PAGR1
Description
The PAGR1 (PAXIP1 associated glutamate rich protein 1) is a protein-coding gene located on chromosome 16.
PAAGR1 is proposed to play a role in epigenetic transcriptional activation through its association with the MLL2/MLL3 complex. However, it is also suggested to function independently of the MLL2/MLL3 complex, particularly in the context of DNA damage and immunoglobulin class switching. PAGR1 has been shown to be recruited by PAXIP1 to sites of DNA damage, where the PAGR1:PAXIP1 complex is thought to be essential for cell survival in response to DNA damage, independently of the MLL2/MLL3 complex. While its involvement in DNA damage response has been questioned, PAGR1 is known to be involved in the regulation of downstream switch regions at the immunoglobulin heavy-chain (Igh) locus during immunoglobulin class switching in activated B-cells, again independently of the MLL2/MLL3 complex. PAGR1 also participates in both estrogen receptor-regulated gene transcription and estrogen-stimulated G1/S cell-cycle transition.
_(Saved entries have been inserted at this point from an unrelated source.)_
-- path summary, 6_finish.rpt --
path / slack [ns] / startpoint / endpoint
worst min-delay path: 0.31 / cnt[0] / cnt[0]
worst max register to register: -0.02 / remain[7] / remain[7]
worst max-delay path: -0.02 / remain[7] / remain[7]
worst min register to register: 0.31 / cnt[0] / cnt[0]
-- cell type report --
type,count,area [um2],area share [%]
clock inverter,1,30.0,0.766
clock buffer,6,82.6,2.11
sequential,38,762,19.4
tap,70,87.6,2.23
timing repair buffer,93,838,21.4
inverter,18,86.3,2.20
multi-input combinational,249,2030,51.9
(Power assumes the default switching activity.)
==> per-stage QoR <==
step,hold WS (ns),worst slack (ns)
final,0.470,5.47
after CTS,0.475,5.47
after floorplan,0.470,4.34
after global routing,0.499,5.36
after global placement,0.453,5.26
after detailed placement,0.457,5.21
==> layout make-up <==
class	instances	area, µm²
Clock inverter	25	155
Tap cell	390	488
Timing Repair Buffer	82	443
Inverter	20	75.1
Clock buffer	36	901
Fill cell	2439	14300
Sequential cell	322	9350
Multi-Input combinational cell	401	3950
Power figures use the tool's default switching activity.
File: src/rtl/mii_rx_frame_parser_pkg.sv
// Shared constants for the MII receive path: FSM encoding, CRC-32 constants,
// error-flag bit positions and the preamble/SFD nibble values.
package mii_rx_pkg;

    typedef logic [1:0] state_t;

    localparam state_t ST_IDLE     = 2'd0;
    localparam state_t ST_PREAMBLE = 2'd1;
    localparam state_t ST_DATA     = 2'd2;
    localparam state_t ST_DROP     = 2'd3;

    localparam logic [31:0] CRC_POLY    = 32'hEDB88320;
    localparam logic [31:0] CRC_INIT    = 32'hFFFFFFFF;
    localparam logic [31:0] CRC_RESIDUE = 32'hDEBB20E3;

    localparam int ERR_CRC  = 0;
    localparam int ERR_RXER = 1;
    localparam int ERR_ODD  = 2;
    localparam int ERR_LEN  = 3;

    localparam logic [3:0] PRE_NIB = 4'h5;
    localparam logic [3:0] SFD_NIB = 4'hD;

    localparam logic [10:0] LEN_SAT = 11'h7FF;

endpackage

File: src/rtl/mii_rx_frame_parser_if.sv
// MII receive nibble bus (PHY -> MAC) and the parsed byte stream plus
// per-frame status produced by the frame parser.
interface mii_rx_if;
    logic       mac_mii_rxdv;
    logic       mac_mii_rxer;
    logic [3:0] mac_mii_rxd;

    modport master (output mac_mii_rxdv, output mac_mii_rxer, output mac_mii_rxd);
    modport slave  (input  mac_mii_rxdv, input  mac_mii_rxer, input  mac_mii_rxd);
endinterface

interface rx_stream_if;
    logic        rx_tvalid;
    logic [7:0]  rx_tdata;
    logic        rx_tlast;
    logic        rx_tuser;
    logic        frame_done;
    logic        frame_good;
    logic [3:0]  err_flags;
    logic [10:0] frame_len;

    modport master (output rx_tvalid, output rx_tdata, output rx_tlast, output rx_tuser,
                    output frame_done, output frame_good, output err_flags, output frame_len);
    modport slave  (input  rx_tvalid, input  rx_tdata, input  rx_tlast, input  rx_tuser,
                    input  frame_done, input  frame_good, input  err_flags, input  frame_len);
endinterface

File: src/rtl/mii_rx_frame_parser_crc32.sv
// Combinational byte-wide step of the reflected Ethernet CRC-32, built as an
// eight-stage chain of single-bit LFSR shifts.
module eth_crc32_d8
    import mii_rx_pkg::*;
(
    input  logic [31:0] crc,
    input  logic [7:0]  data,
    output logic [31:0] crc_next
);

    logic [31:0] stage [9];

    assign stage[0] = crc ^ {24'd0, data};

    generate
        for (genvar gi = 0; gi < 8; gi++) begin : g_bit
            assign stage[gi+1] = stage[gi][0] ? ((stage[gi] >> 1) ^ CRC_POLY)
                                              : (stage[gi] >> 1);
        end
    endgenerate

    assign crc_next = stage[8];

endmodule

File: src/rtl/mii_rx_frame_parser.sv
// MII receive frame parser: preamble/SFD detection, nibble-to-byte packing,
// CRC/length checking, optional FCS stripping via a byte delay line.
module mii_rx_frame_parser
    import mii_rx_pkg::*;
#(
    parameter int MIN_LEN   = 64,
    parameter int MAX_LEN   = 1518,
    parameter int STRIP_FCS = 1
) (
    input  logic         mac_mii_rxc,
    input  logic         rstn,
    mii_rx_if.slave      mii,
    rx_stream_if.master  rx
);

    // Holding back four extra bytes lets the FCS be dropped once rxdv falls.
    localparam int          DEPTH   = (STRIP_FCS != 0) ? 5 : 1;
    localparam logic [2:0]  DEPTH_F = 3'(DEPTH);
    localparam logic [10:0] MIN_L   = 11'(MIN_LEN);
    localparam logic [10:0] MAX_L   = 11'(MAX_LEN);

    state_t      state_reg;
    logic        phase_reg;
    logic [3:0]  low_nib_reg;
    logic [31:0] crc_reg;
    logic [31:0] crc_next;
    logic [10:0] len_reg;
    logic        rxer_reg;
    logic [7:0]  dl_reg [DEPTH];
    logic [2:0]  fill_reg;

    logic        tvalid_reg;
    logic [7:0]  tdata_reg;
    logic        tlast_reg;
    logic        tuser_reg;
    logic        done_reg;
    logic        good_reg;
    logic [3:0]  err_reg;
    logic [10:0] flen_reg;

    logic [7:0]  byte_now;
    logic        push;
    logic        line_full;
    logic [3:0]  err_next;

    assign byte_now  = {mii.mac_mii_rxd, low_nib_reg};
    assign push      = (state_reg == ST_DATA) && mii.mac_mii_rxdv && phase_reg;
    assign line_full = (fill_reg == DEPTH_F);

    eth_crc32_d8 u_crc (
        .crc      (crc_reg),
        .data     (byte_now),
        .crc_next (crc_next)
    );

    // Status as it will be reported if this edge turns out to be end of frame.
    always_comb begin
        err_next           = '0;
        err_next[ERR_LEN]  = (len_reg < MIN_L) || (len_reg > MAX_L) || !line_full;
        err_next[ERR_ODD]  = phase_reg;
        err_next[ERR_RXER] = rxer_reg | mii.mac_mii_rxer;
        err_next[ERR_CRC]  = (crc_reg != CRC_RESIDUE);
    end

    always_ff @(posedge mac_mii_rxc) begin
        if (!rstn) begin
            for (int i = 0; i < DEPTH; i++) dl_reg[i] <= '0;
        end else if (push) begin
            for (int i = DEPTH - 1; i > 0; i--) dl_reg[i] <= dl_reg[i-1];
            dl_reg[0] <= byte_now;
        end
    end

    always_ff @(posedge mac_mii_rxc) begin
        if (!rstn) begin
            state_reg   <= ST_IDLE;
            phase_reg   <= 1'b0;
            low_nib_reg <= '0;
            crc_reg     <= CRC_INIT;
            len_reg     <= '0;
            rxer_reg    <= 1'b0;
            fill_reg    <= '0;
            tvalid_reg  <= 1'b0;
            tdata_reg   <= '0;
            tlast_reg   <= 1'b0;
            tuser_reg   <= 1'b0;
            done_reg    <= 1'b0;
            good_reg    <= 1'b0;
            err_reg     <= '0;
            flen_reg    <= '0;
        end else begin
            tvalid_reg <= 1'b0;
            tdata_reg  <= '0;
            tlast_reg  <= 1'b0;
            tuser_reg  <= 1'b0;
            done_reg   <= 1'b0;
            good_reg   <= 1'b0;
            err_reg    <= '0;
            flen_reg   <= '0;

            case (state_reg)
                ST_IDLE: begin
                    if (mii.mac_mii_rxdv)
                        state_reg <= (mii.mac_mii_rxd == PRE_NIB) ? ST_PREAMBLE : ST_DROP;
                end

                ST_PREAMBLE: begin
                    if (!mii.mac_mii_rxdv) begin
                        state_reg <= ST_IDLE;
                    end else if (mii.mac_mii_rxd == SFD_NIB) begin
                        state_reg <= ST_DATA;
                        phase_reg <= 1'b0;
                        crc_reg   <= CRC_INIT;
                        len_reg   <= '0;
                        rxer_reg  <= 1'b0;
                        fill_reg  <= '0;
                    end else if (mii.mac_mii_rxd != PRE_NIB) begin
                        state_reg <= ST_DROP;
                    end
                end

                ST_DROP: begin
                    if (!mii.mac_mii_rxdv) state_reg <= ST_IDLE;
                end

                ST_DATA: begin
                    if (!mii.mac_mii_rxdv) begin
                        state_reg <= ST_IDLE;
                        done_reg  <= 1'b1;
                        good_reg  <= (err_next == 4'd0);
                        err_reg   <= err_next;
                        flen_reg  <= len_reg;
                        fill_reg  <= '0;
                        phase_reg <= 1'b0;
                        if (line_full) begin
                            tvalid_reg <= 1'b1;
                            tdata_reg  <= dl_reg[DEPTH-1];
                            tlast_reg  <= 1'b1;
                            tuser_reg  <= |err_next;
                        end
                    end else begin
                        if (mii.mac_mii_rxer) rxer_reg <= 1'b1;
                        phase_reg <= ~phase_reg;
                        if (!phase_reg) begin
                            low_nib_reg <= mii.mac_mii_rxd;
                        end else begin
                            crc_reg <= crc_next;
                            if (len_reg != LEN_SAT) len_reg <= len_reg + 11'd1;
                            if (line_full) begin
                                tvalid_reg <= 1'b1;
                                tdata_reg  <= dl_reg[DEPTH-1];
                            end else begin
                                fill_reg <= fill_reg + 3'd1;
                            end
                        end
                    end
                end

                default: state_reg <= ST_IDLE;
            endcase
        end
    end

    assign rx.rx_tvalid  = tvalid_reg;
    assign rx.rx_tdata   = tdata_reg;
    assign rx.rx_tlast   = tlast_reg;
    assign rx.rx_tuser   = tuser_reg;
    assign rx.frame_done = done_reg;
    assign rx.frame_good = good_reg;
    assign rx.err_flags  = err_reg;
    assign rx.frame_len  = flen_reg;

endmodule
File: src/flat_wrapper.sv
// flat-port wrapper written by rule: the top's interface ports become plain ports
module mii_rx_frame_parser_flat import mii_rx_pkg::*;
#(
    parameter int MIN_LEN   = 64,
    parameter int MAX_LEN   = 1518,
    parameter int STRIP_FCS = 1
)
  (mac_mii_rxc, rstn, mii_mac_mii_rxdv, mii_mac_mii_rxer, mii_mac_mii_rxd, rx_rx_tvalid, rx_rx_tdata, rx_rx_tlast, rx_rx_tuser, rx_frame_done, rx_frame_good, rx_err_flags, rx_frame_len);
  mii_rx_if mii_i ();
  rx_stream_if rx_i ();
  input  logic mac_mii_rxc;
  input  logic rstn;
  input wire logic [$bits(mii_i.mac_mii_rxdv)-1:0] mii_mac_mii_rxdv;
  input wire logic [$bits(mii_i.mac_mii_rxer)-1:0] mii_mac_mii_rxer;
  input wire logic [$bits(mii_i.mac_mii_rxd)-1:0] mii_mac_mii_rxd;
  output wire logic [$bits(rx_i.rx_tvalid)-1:0] rx_rx_tvalid;
  output wire logic [$bits(rx_i.rx_tdata)-1:0] rx_rx_tdata;
  output wire logic [$bits(rx_i.rx_tlast)-1:0] rx_rx_tlast;
  output wire logic [$bits(rx_i.rx_tuser)-1:0] rx_rx_tuser;
  output wire logic [$bits(rx_i.frame_done)-1:0] rx_frame_done;
  output wire logic [$bits(rx_i.frame_good)-1:0] rx_frame_good;
  output wire logic [$bits(rx_i.err_flags)-1:0] rx_err_flags;
  output wire logic [$bits(rx_i.frame_len)-1:0] rx_frame_len;
  assign mii_i.mac_mii_rxdv = mii_mac_mii_rxdv;
  assign mii_i.mac_mii_rxer = mii_mac_mii_rxer;
  assign mii_i.mac_mii_rxd = mii_mac_mii_rxd;
  assign rx_rx_tvalid = rx_i.rx_tvalid;
  assign rx_rx_tdata = rx_i.rx_tdata;
  assign rx_rx_tlast = rx_i.rx_tlast;
  assign rx_rx_tuser = rx_i.rx_tuser;
  assign rx_frame_done = rx_i.frame_done;
  assign rx_frame_good = rx_i.frame_good;
  assign rx_err_flags = rx_i.err_flags;
  assign rx_frame_len = rx_i.frame_len;
  mii_rx_frame_parser #(.MIN_LEN(MIN_LEN), .MAX_LEN(MAX_LEN), .STRIP_FCS(STRIP_FCS)) u_core (.mac_mii_rxc(mac_mii_rxc), .rstn(rstn), .mii(mii_i), .rx(rx_i));
endmodule
File: config.mk
export PLATFORM = sky130hd
export DESIGN_NAME = mii_rx_frame_parser_flat
export DESIGN_NICKNAME = d
export VERILOG_FILES = /design/src/rtl/mii_rx_frame_parser_pkg.sv /design/src/rtl/mii_rx_frame_parser_if.sv /design/src/rtl/mii_rx_frame_parser_crc32.sv /design/src/rtl/mii_rx_frame_parser.sv /design/src/flat_wrapper.sv
export SDC_FILE = /design/constraint.sdc
export NUM_CORES = 1
export LEC_CHECK = 0
export ABC_AREA = 1
export BUFFER_PORTS_ARGS = -buffer_cell sky130_fd_sc_hd__buf_2
export CORE_MARGIN = 2
export CORE_UTILIZATION = 29
export CTS_CLUSTER_DIAMETER = 80
export DETAILED_ROUTE_END_ITERATION = 10
export PLACE_DENSITY = 0.46
export SLEW_MARGIN = 25
export SYNTH_ARGS = -nofsm -noshare
export SYNTH_HDL_FRONTEND = slang
export SYNTH_SLANG_ARGS = --single-unit
File: constraint.sdc
create_clock -name mac_mii_rxc -period 4.4 [get_ports mac_mii_rxc]
set_input_delay 0.44 -clock mac_mii_rxc [delete_from_list [all_inputs] [get_ports mac_mii_rxc]]
set_output_delay 0.44 -clock mac_mii_rxc [all_outputs]
set_load 0.03 [all_outputs]
==> impl_metrics.tcl, run 1 <==
set metrics [dict create \
    status "finished clean" \
    syn-num-nets 797 \
    final.period_utilization_pct 53.5 \
    grt_antenna_before_repair 0 \
    cts_max_level 4 \
    layout_commonest_cell "nand2_1" \
    initial_core_util_pct 29.3 \
    route.vias.total 4754 \
    min_from "mii_mac_mii_rxdv" \
    ys_seq_area_share_pct 48.3 \
    final_cell_mix "nand2_1, inv_1, nor2_1" \
    fin_nets 832 \
    port_buffers 35 \
    crit_type "flop to flop" \
    first_global_vias 4494 \
    finalClockSkew_ns 0.00936 \
    clk_path_buf_depth 2 \
    cts-root-buf "clkbuf_16" \
    end_kind "flop" \
    drive_gt1_share_pct 11.2 \
    slew_headroom_pct 39.0 \
    ant_nets 0 \
    ys_ff_latch 122 \
    fmax_mhz 425 \
    ys.warnings.count 0 \
    fin_hold_ws_ns 0.284 \
    cts_resized 0 \
    cp.arrival_ns 2.72 \
    crit_fanout 50 \
    required_ns 4.76 \
    hold_violations 0 \
    use_met3_pct 3.25 \
    worstReg2RegStart "u_core.state_reg[1]" \
    setup-violations-final 0 \
    place_area_um2 6310 \
    dieHeight_um 146 \
    rsz0062_at_grt "false" \
    cts_tree "built" \
    fin_tns_setup_ns 0 \
    drt_iter0_drc 286 \
    clk_latency_ns 0.42 \
    grt_util_met2_pct 20.8 \
    cp-startpoint "u_core.state_reg[1]" \
    largest_reg_flops 40 \
    io_pins 36 \
    overflow 0 \
    drv_slew 0 \
    grt_util_met1_pct 18.9 \
    layout.cells.non_filler 1103 \
    gp_congestion 0.813 \
    hold_class "input pin to flop" \
    cp-start-kind "flop" \
    die_area_um2 21500 \
    grt_max_degree 51 \
    leakage_uw 0.00319 \
    cts.hold.buffers_added 0 \
    detail_route.wl_per_cell_um 12.6 \
    wl_um 13900 \
    chipWidth_um 146 \
    first_pass_iters 7 \
    viasPerCell 4.31 \
    fin_area_um2 6930 \
    synthCells 785 \
    path_clk_slew_ns 0.06 \
    grt_pass1_wl_um 23500 \
    cap_violations 0 \
    grtUsageTotal_pct 13.7 \
    synth_area_per_cell_um2 7.50 \
    grt-busiest-layer "met2" \
    cts_sinks 122 \
    dp_cells 1071 \
    min_period_ns 2.36 \
    p_per_area_nw_per_um2 416 \
    ys_types 38 \
    syn_to_final_growth_pct 17.8 \
    postCtsSetupBuffers 0 \
    route.detailed.drc 0 \
    dp_hpwl_um 9290 \
    cts_buffers 17 \
    antenna_cells 0 \
    synth.cell_area_um2 5890 \
    max_slew.worst_pin.slew_ns 0.912 \
    core_um2 20100 \
    rows 52 \
    ir_worst_vdd_mv 0.191 \
]
==> cell usage after synthesis <==
cell | n | area share (%)
a21o_1 | 1 | 0.13
a21oi_1 | 23 | 2.0
a21oi_2 | 1 | 0.15
a31oi_1 | 1 | 0.11
a41oi_1 | 1 | 0.15
buf_2 | 5 | 0.43
buf_4 | 3 | 0.38
buf_6 | 1 | 0.19
clkbuf_1 | 12 | 0.77
clkinv_1 | 1 | 0.064
dfxtp_1 | 82 | 28
edfxtp_1 | 40 | 20
ha_1 | 4 | 0.85
inv_1 | 118 | 7.5
inv_2 | 3 | 0.19
inv_4 | 2 | 0.21
nand2_1 | 216 | 14
nand2_2 | 8 | 0.85
nand3_1 | 46 | 3.9
nand4_1 | 5 | 0.53
nor2_1 | 99 | 6.3
nor2_2 | 3 | 0.32
nor2_4 | 4 | 0.77
nor3_1 | 12 | 1.0
nor3b_1 | 1 | 0.13
nor4_1 | 1 | 0.11
o211ai_1 | 11 | 1.4
o21a_1 | 2 | 0.26
o21ai_0 | 37 | 3.1
o21ai_1 | 2 | 0.17
o21ai_4 | 1 | 0.28
o21bai_1 | 2 | 0.26
o22ai_1 | 1 | 0.11
o32ai_1 | 1 | 0.15
or2_0 | 1 | 0.11
or2_2 | 1 | 0.11
xnor2_1 | 9 | 1.3
xor2_1 | 24 | 3.6
==> final timing paths <==
| check | to | slack [ns] | cells after the start |
|---|---|---|---|
| worst min register to register | u_core.rx.rx_tdata[6] | 0.46 | 2 |
| worst max-delay path | u_core.len_reg[4] | 2.04 | 12 |
| worst min-delay path | u_core.rx.frame_done | 0.28 | 2 |
| worst max register to register | u_core.len_reg[4] | 2.04 | 12 |
==> cell families after synthesis <==
group           count (synthesis)  synth area share [%]
xor+xnor                       33                  4.91
fa+ha+maj                       4                 0.850
compound gates                 84                  8.25
simple gates                  397                  27.9
flops                         122                  48.3
buf+inv                       145                  9.76
==> layout make-up <==
type / instances / area, um^2
clock buffer: 18 / 439
clock inverter: 14 / 183
fill: 2145 / 13200
inverter: 124 / 470
multi-input combinational: 518 / 2470
sequential: 122 / 2840
tap: 270 / 338
timing repair buffer: 37 / 190
==> stage by stage <==
stage | util [%] | power [uW] | setup WS, ns
after floorplan | - | 1380 | 2.28
after global placement | 31.4 | 1430 | 1.87
after detailed placement | 31.4 | 1430 | 1.83
after CTS | 34.5 | 2920 | 2.03
after global routing | 34.5 | 3000 | 1.80
final | 34.5 | 2890 | 2.04
==> report_power, final <==
part | switching (uW) | total (uW) | internal (uW) | leakage (uW)
registers | 11.2 | 1200 | 1190 | 0.00108
logic | 152 | 212 | 59.7 | 0.00181
clock network | 559 | 1480 | 920 | 0.000301
total | 723 | 2890 | 2160 | 0.00319
==> critical path: stages (launching register included) <==
cell,delay (ns)
dfxtp_1,0.29
inv_1,0.13
nor2_4,0.03
buf_4,0.24
nand2_2,0.17
nor2_4,0.07
nor2_4,0.44
inv_4,0.33
o21ai_4,0.24
inv_4,0.12
nand2_1,0.08
nand2_1,0.06
a21oi_2,0.09
==> metal layers <==
metal  part of all wire, %  wire length, um  up-vias
met1                    51             7160     2123
met4                   2.4              338        0
met2                    42             5900       89
met5                     0                0        -
met3                   3.7              510       23
li1                      -                -     2519
(Power assumes the default switching activity.)
==> run 2, diff against run 1 <==
ABC_AREA = 0   (was 1)
clock period = 2.3 ns   (was 4.4 ns; I/O delays follow)
==> run 2 against run 1 <==
- fmax grew 16%
- sequential share of layout area grew 2.7 points
- power grew 86%
- clock power grew 84%
- area after synthesis shrank 8.9%
==> impl_metrics.tcl, run 2 <==
set metrics [dict create \
    comb_power_share_pct 6.8 \
    p_sw_share_pct 21.0 \
    path_clk_slew_ns 0.05 \
    nFillCells 1804 \
    clk_path_buf_depth 2 \
    p_int_uw 4250 \
    syn_to_final_growth_pct 21.4 \
    synth.most_common_cell "dfxtp_1" \
    cts_buffers 17 \
    synth.cell_area_um2 5360 \
    dp_hpwl_um 7830 \
    cap_violations 0 \
    synth_area_per_cell_um2 11.0 \
    rows 49 \
    initial_core_util_pct 29.7 \
    status "finished clean" \
    finalWorstSetupSlack_ns 0.270 \
    cts_resized 0 \
    leakage_uw 0.00256 \
    ys_async_sr_fraction_pct 0 \
    crit_path_top_delay_cell "xnor2_2" \
    io_pins 36 \
    synth_fa_ha_area_share_pct 0.934 \
    dieHeight_um 140 \
    ys_types 51 \
    cts_sinks 122 \
    crit_fanout 8 \
    end_kind "flop" \
    ys_ff_latch 122 \
    postCtsSetupBuffers 0 \
    seqPwrFrac_pct 42.3 \
    grt_antenna_before_repair 0 \
    setup-violations-final 0 \
    final.period_utilization_pct 88.3 \
    detail_route.wl_per_cell_um 15.0 \
    ant_nets 0 \
    cp-start-kind "flop" \
    synth_top_area_share_pct 30.6 \
    syn-num-nets 501 \
    viasPerCell 4.67 \
    synth_edf_count 40 \
    cts.hold.buffers_added 0 \
    drt_iter0_drc 300 \
    route.vias.total 3651 \
    final_cell_mix "dfxtp_1, and2_1, edfxtp_1" \
    synthTopCellsByArea "dfxtp_1, edfxtp_1, xnor2_1, and2_1, nand2_1" \
    synthMuxAreaShare_pct 0.560 \
    min_period_ns 2.03 \
    die_area_um2 19600 \
    wl_um 11700 \
    hold-path-cell-count 3 \
    first_pass_iters 4 \
    fin_tns_setup_ns 0 \
    max_slew.worst_pin.slew_ns 0.633 \
    port_buffers 35 \
    path_cells "xnor2_2 > xnor3_1 > xnor3_4 > o22ai_1 > nand2_1" \
    grtUsageTotal_pct 12.6 \
    critPathMaxStageDelay_ns 0.54 \
    cts_max_level 4 \
    hold_class "input pin to flop" \
    synthSimpleGateAreaFrac_pct 19.6 \
    fin_util_pct 36.1 \
    antenna_cells 0 \
    cts-root-buf "clkbuf_16" \
    fin_nets 551 \
    yosys.area.top_type "dfxtp_1" \
    layout_commonest_cell "dfxtp_1" \
    pre_cts_ws_ns 0.0642 \
    power.switching_uw 1130 \
    first_global_vias 3668 \
    hold_violations 0 \
    finalClockSkew_ns 0.00990 \
    required_ns 2.59 \
    overflow 0 \
    synthCells 489 \
    grt_max_degree 46 \
    ir_worst_vdd_mv 0.474 \
    synth_flop_cell "dfxtp_1" \
    synth-compound-area-share_pct 7.21 \
    rsz0062_at_grt "false" \
    drv_slew 0 \
    drive_gt1_share_pct 17.9 \
    fmax_mhz 493 \
    clk_latency_ns 0.42 \
    synth-xor-area-share_pct 16.5 \
    p_per_area_nw_per_um2 826 \
    gp_congestion 0.859 \
    chipWidth_um 140 \
    r2r_cells 5 \
    p_clk_share_pct 50.9 \
    largest_reg_flops 40 \
    core_um2 18000 \
    synth_top_family_by_area "simple AND/OR/NAND/NOR gates" \
    cts_tree "built" \
    grt_pass1_wl_um 19300 \
    ys_seq_area_share_pct 53.0 \
    cp.arrival_ns 2.32 \
    synth_commonest_cells "dfxtp_1, and2_1, edfxtp_1" \
    route.detailed.drc 0 \
    crit_type "flop to flop" \
    slew_headroom_pct 57.6 \
    ys.warnings.count 0 \
]
run 2: changes by cell type after synthesis, moves of 29 or more:
cell / before / now
and2_1: 0 / 49
nor2_1: 99 / 31
xnor2_1: 9 / 38
nand2_1: 216 / 37
inv_1: 118 / 6
nand3_1: 46 / 6
run 2: worst paths after layout:
kind | startpoint | endpoint | slack (ns)
max reg2reg | u_core.low_nib_reg[2] | u_core.crc_reg[18] | 0.27
min reg2reg | u_core.dl_reg[0][38] | u_core.rx.rx_tdata[6] | 0.44
max | u_core.low_nib_reg[2] | u_core.crc_reg[18] | 0.27
min | mii_mac_mii_rxer | u_core.rx.err_flags[1] | 0.06
run 2: cell families after synthesis:
kind of cell / Yosys count
and+or+nand+nor: 195
adders and majority gates: 4
DFF: 122
AOI/OAI and AO/OA: 65
buffers and inverters: 30
xor gates and xnor gates: 70
muxes: 3
run 2: power by group through the flow:
stage	Clock, uW	Sequential [uW]	Combinational [uW]
3_5_place_dp	0	2320	367
4_1_cts	2800	2280	369
2_1_floorplan	0	2320	271
3_3_place_gp	0	2320	367
6_report	2730	2280	365
5_1_grt	2890	2280	397
run 2: final cells by class:
cell class	instances	area [um^2]	share of cell area (%)
Inverter	7	26.3	0.404
Tap cell	229	287	4.40
Multi-Input combinational cell	337	2410	37.1
Clock buffer	24	452	6.94
Clock inverter	8	146	2.25
Timing Repair Buffer	54	343	5.27
Sequential cell	122	2840	43.7
run 2: layer usage:
layer	track usage (%)	part of all wire (%)	routed length, um
met1	16.6	47	5580
met2	19.9	46	5450
met3	3.79	4.5	533
met4	4.53	1.5	179
met5	0	0	0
It functions as a transcriptional cofactor for nuclear hormone receptors and inhibits the induction properties of several steroid receptors like NR3C1, AR, and PPARG. The mechanism of this inhibition seems to be gene-dependent.
PAGR1 is also known as C16orf53, GAS, PA1.
Associated Diseases
- multiple sclerosis
- cancer
- migraine disorder
- nail-patella syndrome
- schizophrenia
- congenital adrenal hyperplasia
- cleft palate-lateral synechia syndrome